“Attenti alle doppiezze di Teheran”: parola di uno che se ne intende di negoziati

Libertà di espressione, di riunione e di culto sono i diritti da garantire al popolo iraniano, non l’arricchimento dell’uranio

L’ex segretario di Stato Usa George Shultz

L’ex segretario di Stato Usa George Shultz

“Non per niente gli iraniani sono famosi come grandi mercanti. Sono bravi a sorridere e a incoraggiarti, e poi tagliarti la gola”. Ha scelto una metafora molto forte, l’ex segretario di Stato Usa George Shultz, 92 anni, intervistato dalla BBC, per avvertire l’amministrazione Obama di esercitare la massima attenzione nei negoziati in corso sul controverso programma nucleare di Teheran. “Bisogna essere risoluti e molto realistici” ha aggiunto Shultz, ricordando che l’Iran è un interlocutore “alquanto tosto” ed è il più grande stato al mondo sostenitore del terrorismo, a cominciare da Hezbollah in Libano.

L’ex segretario di stato dell’epoca di Ronald Reagan ha anche firmato un editoriale sul Wall Street Journal di giovedì in cui mette in guardia gli Stati Uniti dall’aver fretta di arrivare a un accordo con Teheran. “Chi è ansioso di concludere si vedrà recapitare la propria testa”, scrive il diplomatico che negoziò la non proliferazione nucleare con i sovietici.
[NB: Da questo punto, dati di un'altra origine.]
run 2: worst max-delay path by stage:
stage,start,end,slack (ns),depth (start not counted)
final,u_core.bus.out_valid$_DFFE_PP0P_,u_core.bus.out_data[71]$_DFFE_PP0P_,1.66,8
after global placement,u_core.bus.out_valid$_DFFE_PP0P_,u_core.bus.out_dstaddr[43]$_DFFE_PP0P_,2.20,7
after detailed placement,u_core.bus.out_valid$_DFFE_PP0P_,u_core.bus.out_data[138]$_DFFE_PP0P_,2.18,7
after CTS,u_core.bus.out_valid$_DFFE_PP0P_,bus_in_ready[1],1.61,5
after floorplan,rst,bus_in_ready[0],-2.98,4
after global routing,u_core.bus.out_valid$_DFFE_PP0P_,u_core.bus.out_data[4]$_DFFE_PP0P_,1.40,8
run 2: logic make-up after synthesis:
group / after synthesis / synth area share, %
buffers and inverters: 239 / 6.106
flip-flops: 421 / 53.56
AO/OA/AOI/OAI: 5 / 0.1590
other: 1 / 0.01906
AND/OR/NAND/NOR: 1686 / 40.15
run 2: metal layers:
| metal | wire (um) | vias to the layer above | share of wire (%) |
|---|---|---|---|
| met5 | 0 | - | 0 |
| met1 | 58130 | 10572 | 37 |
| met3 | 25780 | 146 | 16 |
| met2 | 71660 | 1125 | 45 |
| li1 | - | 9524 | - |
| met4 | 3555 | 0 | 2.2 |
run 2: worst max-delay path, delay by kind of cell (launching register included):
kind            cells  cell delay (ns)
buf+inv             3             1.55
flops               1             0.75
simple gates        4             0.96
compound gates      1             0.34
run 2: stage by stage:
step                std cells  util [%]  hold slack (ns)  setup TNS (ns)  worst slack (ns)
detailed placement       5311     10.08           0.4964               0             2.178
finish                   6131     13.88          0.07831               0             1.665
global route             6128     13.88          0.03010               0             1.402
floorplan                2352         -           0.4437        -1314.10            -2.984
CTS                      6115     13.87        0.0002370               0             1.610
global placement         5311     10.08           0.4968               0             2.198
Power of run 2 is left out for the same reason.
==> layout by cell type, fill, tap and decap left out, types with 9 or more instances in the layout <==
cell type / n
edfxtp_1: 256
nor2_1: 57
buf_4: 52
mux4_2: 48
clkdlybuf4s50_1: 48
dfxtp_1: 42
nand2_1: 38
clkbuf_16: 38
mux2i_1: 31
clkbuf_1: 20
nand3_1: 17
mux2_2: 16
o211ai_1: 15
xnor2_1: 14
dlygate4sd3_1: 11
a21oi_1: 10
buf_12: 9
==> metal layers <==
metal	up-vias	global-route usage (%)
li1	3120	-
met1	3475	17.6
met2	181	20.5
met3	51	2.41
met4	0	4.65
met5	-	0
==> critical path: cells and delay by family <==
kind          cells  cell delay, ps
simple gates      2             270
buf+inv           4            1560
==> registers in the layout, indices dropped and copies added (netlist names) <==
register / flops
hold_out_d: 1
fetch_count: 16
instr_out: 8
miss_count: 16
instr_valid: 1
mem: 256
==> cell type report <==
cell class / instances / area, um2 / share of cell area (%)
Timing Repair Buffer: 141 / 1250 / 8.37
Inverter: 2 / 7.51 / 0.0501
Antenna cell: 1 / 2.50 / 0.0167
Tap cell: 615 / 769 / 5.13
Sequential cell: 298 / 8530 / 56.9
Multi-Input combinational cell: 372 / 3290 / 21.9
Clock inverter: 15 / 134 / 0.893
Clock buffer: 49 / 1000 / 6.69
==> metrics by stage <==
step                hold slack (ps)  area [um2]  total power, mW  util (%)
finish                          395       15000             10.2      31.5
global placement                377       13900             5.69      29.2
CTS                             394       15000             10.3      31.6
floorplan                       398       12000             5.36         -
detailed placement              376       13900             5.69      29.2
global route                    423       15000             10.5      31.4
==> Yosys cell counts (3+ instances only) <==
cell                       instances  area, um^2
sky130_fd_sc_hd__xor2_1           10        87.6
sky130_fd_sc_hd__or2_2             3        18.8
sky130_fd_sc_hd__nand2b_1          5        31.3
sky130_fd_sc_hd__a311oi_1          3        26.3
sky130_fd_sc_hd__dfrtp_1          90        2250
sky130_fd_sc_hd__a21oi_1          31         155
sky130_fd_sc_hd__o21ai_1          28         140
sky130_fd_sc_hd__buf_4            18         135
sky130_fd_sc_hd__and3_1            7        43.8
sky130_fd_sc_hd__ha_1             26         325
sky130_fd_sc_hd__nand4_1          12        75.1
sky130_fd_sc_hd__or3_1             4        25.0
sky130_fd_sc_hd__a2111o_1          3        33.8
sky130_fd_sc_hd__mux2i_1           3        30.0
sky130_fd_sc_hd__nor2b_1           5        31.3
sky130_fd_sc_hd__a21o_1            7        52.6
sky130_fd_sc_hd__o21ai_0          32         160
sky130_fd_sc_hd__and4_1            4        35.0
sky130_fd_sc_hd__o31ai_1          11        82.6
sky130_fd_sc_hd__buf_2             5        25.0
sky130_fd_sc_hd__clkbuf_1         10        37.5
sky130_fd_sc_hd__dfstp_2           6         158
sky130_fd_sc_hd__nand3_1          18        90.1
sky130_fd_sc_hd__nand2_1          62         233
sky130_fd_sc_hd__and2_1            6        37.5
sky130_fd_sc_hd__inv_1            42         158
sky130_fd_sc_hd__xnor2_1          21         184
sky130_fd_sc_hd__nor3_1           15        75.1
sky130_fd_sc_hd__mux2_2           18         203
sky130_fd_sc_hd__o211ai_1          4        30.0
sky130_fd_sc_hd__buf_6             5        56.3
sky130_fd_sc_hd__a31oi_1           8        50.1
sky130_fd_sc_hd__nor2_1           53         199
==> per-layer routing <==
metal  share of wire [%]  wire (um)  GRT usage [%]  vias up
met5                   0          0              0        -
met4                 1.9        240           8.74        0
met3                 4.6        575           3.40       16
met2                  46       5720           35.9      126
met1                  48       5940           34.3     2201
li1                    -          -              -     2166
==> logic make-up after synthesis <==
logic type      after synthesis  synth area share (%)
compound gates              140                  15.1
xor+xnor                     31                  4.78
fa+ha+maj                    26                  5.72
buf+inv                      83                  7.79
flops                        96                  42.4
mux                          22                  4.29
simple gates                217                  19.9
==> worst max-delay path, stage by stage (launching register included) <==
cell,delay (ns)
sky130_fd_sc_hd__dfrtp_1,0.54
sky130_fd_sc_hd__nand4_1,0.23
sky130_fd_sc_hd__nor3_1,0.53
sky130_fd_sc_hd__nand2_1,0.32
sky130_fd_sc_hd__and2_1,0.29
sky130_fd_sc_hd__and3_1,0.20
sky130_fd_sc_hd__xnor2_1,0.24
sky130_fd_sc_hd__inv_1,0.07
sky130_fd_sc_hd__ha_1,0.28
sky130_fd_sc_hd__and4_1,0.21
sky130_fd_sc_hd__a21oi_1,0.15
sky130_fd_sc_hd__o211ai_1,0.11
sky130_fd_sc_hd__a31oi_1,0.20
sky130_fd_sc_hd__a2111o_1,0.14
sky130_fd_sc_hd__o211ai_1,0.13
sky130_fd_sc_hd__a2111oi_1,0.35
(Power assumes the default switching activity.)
E spiega: “L’elezione del presidente Hassan Rohani, un ‘moderato’ agli occhi di alcuni, può procurare una leggera apertura. Ma non si deve scommettere su di essa. A questo punto, è la forza sotto forma di sanzioni ciò che sta dando risultati. Come per i negoziati per il Trattato INF [con i sovietici], gli Stati Uniti non devono aver paura di alzare la posta. E poi – continua Shultz – se davvero l’Iran non ha alcuna intenzione di produrre armi nucleari, allora che cessi ogni arricchimento dell’uranio e consenta subito ispezioni internazionali: i materiali nucleari per la produzione di energia a scopi civili e per gli impianti di ricerca sono facilmente reperibili, e da anni vengono offerti all’Iran per questi scopi”. (Da: Times of Israel, 21.11.13)

Il Twitter di Khamenei: «Israele è il sinistro, immondo cane rabbioso della regione»

Un indirizzo Twitter associato alla Guida Suprema iraniana, l’ayatollah Ali Khamenei, ha diffuso giovedì mattina la foto di un’unità cinofila delle Forze di Difesa israeliane ribadendo l’insulto diramato il giorno prima: “Israele è il sinistro, immondo cane rabbioso della regione”. Mercoledì, ricorrendo a un linguaggio che l’analista di affari iraniani Arash Karami ha giudicato più duro del solito, Khamenei aveva dichiarato davanti a decine di migliaia di miliziani Basij che lo stato ebraico è destinato a scomparire e aveva indicato il “regime sionista” come “il cane rabbioso della regione”. Il giorno dopo, a dispetto delle critiche suscitate da tali dichiarazioni, è stato postato questo tweet con le parole di Khamenei sovrapposte alla foto. Già mercoledì, a commento delle reazioni suscitate dalle dichiarazioni della Guida Suprema iraniana, l’indirizzo Twitter aveva diffuso il messaggio: “Sostenere il miserabile #regime sionista sarà un grande disonore per gli europei”. (Da: Times of Israel, 21.11.13)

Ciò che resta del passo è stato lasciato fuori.